Would you repeat exactly the part of the listing below that runs from the line containing "0.237 (was 0.249)" down to the line containing "(was 0.289 mW)", inclusive, and nothing else?

——

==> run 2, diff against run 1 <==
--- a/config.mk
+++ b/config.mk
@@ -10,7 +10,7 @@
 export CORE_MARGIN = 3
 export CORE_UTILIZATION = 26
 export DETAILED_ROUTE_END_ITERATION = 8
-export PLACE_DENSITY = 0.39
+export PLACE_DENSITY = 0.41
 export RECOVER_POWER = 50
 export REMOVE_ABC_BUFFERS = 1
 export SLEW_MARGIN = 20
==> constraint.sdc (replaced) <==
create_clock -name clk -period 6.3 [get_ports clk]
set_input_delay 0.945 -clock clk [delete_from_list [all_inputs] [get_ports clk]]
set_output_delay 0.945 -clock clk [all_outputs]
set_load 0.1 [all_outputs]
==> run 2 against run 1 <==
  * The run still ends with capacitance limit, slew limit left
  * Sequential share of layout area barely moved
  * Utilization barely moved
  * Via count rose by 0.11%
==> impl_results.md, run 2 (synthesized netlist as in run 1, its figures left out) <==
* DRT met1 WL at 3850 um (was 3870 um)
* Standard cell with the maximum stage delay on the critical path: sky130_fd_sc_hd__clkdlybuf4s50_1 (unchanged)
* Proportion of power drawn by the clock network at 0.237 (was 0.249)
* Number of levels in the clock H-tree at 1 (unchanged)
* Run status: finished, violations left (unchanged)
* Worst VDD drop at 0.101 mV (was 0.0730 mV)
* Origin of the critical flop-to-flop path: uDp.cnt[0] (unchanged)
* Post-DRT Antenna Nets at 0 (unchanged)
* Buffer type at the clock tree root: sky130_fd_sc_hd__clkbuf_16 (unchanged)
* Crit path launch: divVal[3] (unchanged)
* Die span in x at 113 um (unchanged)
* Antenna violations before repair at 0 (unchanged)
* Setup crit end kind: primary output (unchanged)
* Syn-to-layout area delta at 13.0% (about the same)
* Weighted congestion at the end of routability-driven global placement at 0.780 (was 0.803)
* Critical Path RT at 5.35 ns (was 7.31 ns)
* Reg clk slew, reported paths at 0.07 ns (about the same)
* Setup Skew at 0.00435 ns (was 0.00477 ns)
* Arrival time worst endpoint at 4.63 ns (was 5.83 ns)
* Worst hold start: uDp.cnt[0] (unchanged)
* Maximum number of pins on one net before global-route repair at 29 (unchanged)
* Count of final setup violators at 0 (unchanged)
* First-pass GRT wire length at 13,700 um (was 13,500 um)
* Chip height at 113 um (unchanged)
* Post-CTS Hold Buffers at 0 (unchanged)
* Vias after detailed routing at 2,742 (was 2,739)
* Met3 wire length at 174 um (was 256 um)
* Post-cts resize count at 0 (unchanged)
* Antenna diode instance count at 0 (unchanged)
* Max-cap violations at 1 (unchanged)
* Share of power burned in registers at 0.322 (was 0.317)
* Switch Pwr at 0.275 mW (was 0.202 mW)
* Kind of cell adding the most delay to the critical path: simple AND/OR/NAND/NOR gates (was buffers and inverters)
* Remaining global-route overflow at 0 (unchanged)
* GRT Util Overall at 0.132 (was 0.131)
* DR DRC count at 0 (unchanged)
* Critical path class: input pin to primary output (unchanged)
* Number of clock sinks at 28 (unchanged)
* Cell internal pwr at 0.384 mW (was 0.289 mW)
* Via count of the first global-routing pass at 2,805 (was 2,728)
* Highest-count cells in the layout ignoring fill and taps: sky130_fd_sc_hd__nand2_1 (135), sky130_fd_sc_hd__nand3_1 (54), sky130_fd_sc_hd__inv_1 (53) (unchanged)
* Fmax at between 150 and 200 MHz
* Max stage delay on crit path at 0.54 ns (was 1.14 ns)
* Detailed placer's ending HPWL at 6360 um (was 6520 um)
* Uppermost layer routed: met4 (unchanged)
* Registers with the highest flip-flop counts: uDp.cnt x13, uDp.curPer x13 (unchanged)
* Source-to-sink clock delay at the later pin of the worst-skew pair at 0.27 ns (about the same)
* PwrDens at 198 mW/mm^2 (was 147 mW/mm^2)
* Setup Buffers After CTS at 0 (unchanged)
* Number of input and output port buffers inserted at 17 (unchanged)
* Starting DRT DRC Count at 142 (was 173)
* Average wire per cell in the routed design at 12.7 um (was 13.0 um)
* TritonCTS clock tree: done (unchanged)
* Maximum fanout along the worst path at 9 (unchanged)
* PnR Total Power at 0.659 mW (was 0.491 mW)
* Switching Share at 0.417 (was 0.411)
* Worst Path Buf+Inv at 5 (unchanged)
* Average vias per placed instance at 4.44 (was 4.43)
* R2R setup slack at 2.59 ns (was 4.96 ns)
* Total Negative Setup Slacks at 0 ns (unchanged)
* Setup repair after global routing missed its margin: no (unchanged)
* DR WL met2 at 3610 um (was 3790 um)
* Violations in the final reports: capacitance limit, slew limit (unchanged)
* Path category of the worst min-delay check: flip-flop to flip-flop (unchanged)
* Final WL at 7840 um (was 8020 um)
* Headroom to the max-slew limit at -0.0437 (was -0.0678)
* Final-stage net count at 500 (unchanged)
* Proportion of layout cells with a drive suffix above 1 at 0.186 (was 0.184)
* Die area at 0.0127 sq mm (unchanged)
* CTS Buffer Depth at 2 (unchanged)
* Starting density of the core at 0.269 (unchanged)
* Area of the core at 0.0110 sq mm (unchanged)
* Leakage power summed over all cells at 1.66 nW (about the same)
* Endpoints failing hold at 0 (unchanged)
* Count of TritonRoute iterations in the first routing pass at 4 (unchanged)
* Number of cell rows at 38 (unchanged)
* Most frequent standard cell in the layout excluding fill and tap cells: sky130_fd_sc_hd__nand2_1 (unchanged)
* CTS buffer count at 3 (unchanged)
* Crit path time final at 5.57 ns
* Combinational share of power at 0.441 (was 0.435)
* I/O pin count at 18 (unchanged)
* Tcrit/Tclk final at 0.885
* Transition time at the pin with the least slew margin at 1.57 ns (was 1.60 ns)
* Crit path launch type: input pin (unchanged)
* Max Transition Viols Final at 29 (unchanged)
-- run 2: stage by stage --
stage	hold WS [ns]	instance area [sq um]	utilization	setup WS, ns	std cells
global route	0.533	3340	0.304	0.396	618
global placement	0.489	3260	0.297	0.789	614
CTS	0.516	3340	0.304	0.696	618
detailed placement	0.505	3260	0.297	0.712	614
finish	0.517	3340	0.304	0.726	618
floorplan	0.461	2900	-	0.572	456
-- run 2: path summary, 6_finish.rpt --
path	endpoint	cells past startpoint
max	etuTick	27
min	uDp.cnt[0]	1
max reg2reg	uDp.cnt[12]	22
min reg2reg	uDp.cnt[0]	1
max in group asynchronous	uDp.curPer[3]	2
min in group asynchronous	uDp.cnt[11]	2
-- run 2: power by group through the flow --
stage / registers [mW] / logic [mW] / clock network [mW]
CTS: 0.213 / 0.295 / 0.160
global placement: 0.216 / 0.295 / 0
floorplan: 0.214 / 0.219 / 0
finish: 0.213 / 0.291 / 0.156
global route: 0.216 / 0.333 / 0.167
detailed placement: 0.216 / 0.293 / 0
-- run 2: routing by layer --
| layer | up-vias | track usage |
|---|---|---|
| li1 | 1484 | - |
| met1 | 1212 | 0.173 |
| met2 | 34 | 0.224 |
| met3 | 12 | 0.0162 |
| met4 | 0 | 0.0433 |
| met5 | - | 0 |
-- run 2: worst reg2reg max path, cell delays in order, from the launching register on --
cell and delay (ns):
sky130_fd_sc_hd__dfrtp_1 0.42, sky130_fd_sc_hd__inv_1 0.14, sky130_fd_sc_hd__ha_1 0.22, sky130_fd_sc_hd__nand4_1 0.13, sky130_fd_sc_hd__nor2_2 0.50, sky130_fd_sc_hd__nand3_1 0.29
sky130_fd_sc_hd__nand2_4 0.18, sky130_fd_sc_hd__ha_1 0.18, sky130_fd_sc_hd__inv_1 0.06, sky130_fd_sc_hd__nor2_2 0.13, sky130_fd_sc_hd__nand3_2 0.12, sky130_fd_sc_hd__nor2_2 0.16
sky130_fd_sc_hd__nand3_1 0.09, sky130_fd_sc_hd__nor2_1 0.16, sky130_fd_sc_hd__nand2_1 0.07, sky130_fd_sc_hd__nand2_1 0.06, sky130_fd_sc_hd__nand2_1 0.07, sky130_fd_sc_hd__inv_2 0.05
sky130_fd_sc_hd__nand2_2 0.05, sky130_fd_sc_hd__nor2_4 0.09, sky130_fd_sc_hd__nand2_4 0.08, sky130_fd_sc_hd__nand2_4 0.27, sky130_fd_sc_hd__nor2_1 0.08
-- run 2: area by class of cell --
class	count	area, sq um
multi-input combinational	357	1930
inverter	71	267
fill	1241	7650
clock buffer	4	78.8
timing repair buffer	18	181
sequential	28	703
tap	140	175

——

> [Answer box]
* Proportion of power drawn by the clock network at 0.237 (was 0.249)
* Number of levels in the clock H-tree at 1 (unchanged)
* Run status: finished, violations left (unchanged)
* Worst VDD drop at 0.101 mV (was 0.0730 mV)
* Origin of the critical flop-to-flop path: uDp.cnt[0] (unchanged)
* Post-DRT Antenna Nets at 0 (unchanged)
* Buffer type at the clock tree root: sky130_fd_sc_hd__clkbuf_16 (unchanged)
* Crit path launch: divVal[3] (unchanged)
* Die span in x at 113 um (unchanged)
* Antenna violations before repair at 0 (unchanged)
* Setup crit end kind: primary output (unchanged)
* Syn-to-layout area delta at 13.0% (about the same)
* Weighted congestion at the end of routability-driven global placement at 0.780 (was 0.803)
* Critical Path RT at 5.35 ns (was 7.31 ns)
* Reg clk slew, reported paths at 0.07 ns (about the same)
* Setup Skew at 0.00435 ns (was 0.00477 ns)
* Arrival time worst endpoint at 4.63 ns (was 5.83 ns)
* Worst hold start: uDp.cnt[0] (unchanged)
* Maximum number of pins on one net before global-route repair at 29 (unchanged)
* Count of final setup violators at 0 (unchanged)
* First-pass GRT wire length at 13,700 um (was 13,500 um)
* Chip height at 113 um (unchanged)
* Post-CTS Hold Buffers at 0 (unchanged)
* Vias after detailed routing at 2,742 (was 2,739)
* Met3 wire length at 174 um (was 256 um)
* Post-cts resize count at 0 (unchanged)
* Antenna diode instance count at 0 (unchanged)
* Max-cap violations at 1 (unchanged)
* Share of power burned in registers at 0.322 (was 0.317)
* Switch Pwr at 0.275 mW (was 0.202 mW)
* Kind of cell adding the most delay to the critical path: simple AND/OR/NAND/NOR gates (was buffers and inverters)
* Remaining global-route overflow at 0 (unchanged)
* GRT Util Overall at 0.132 (was 0.131)
* DR DRC count at 0 (unchanged)
* Critical path class: input pin to primary output (unchanged)
* Number of clock sinks at 28 (unchanged)
* Cell internal pwr at 0.384 mW (was 0.289 mW)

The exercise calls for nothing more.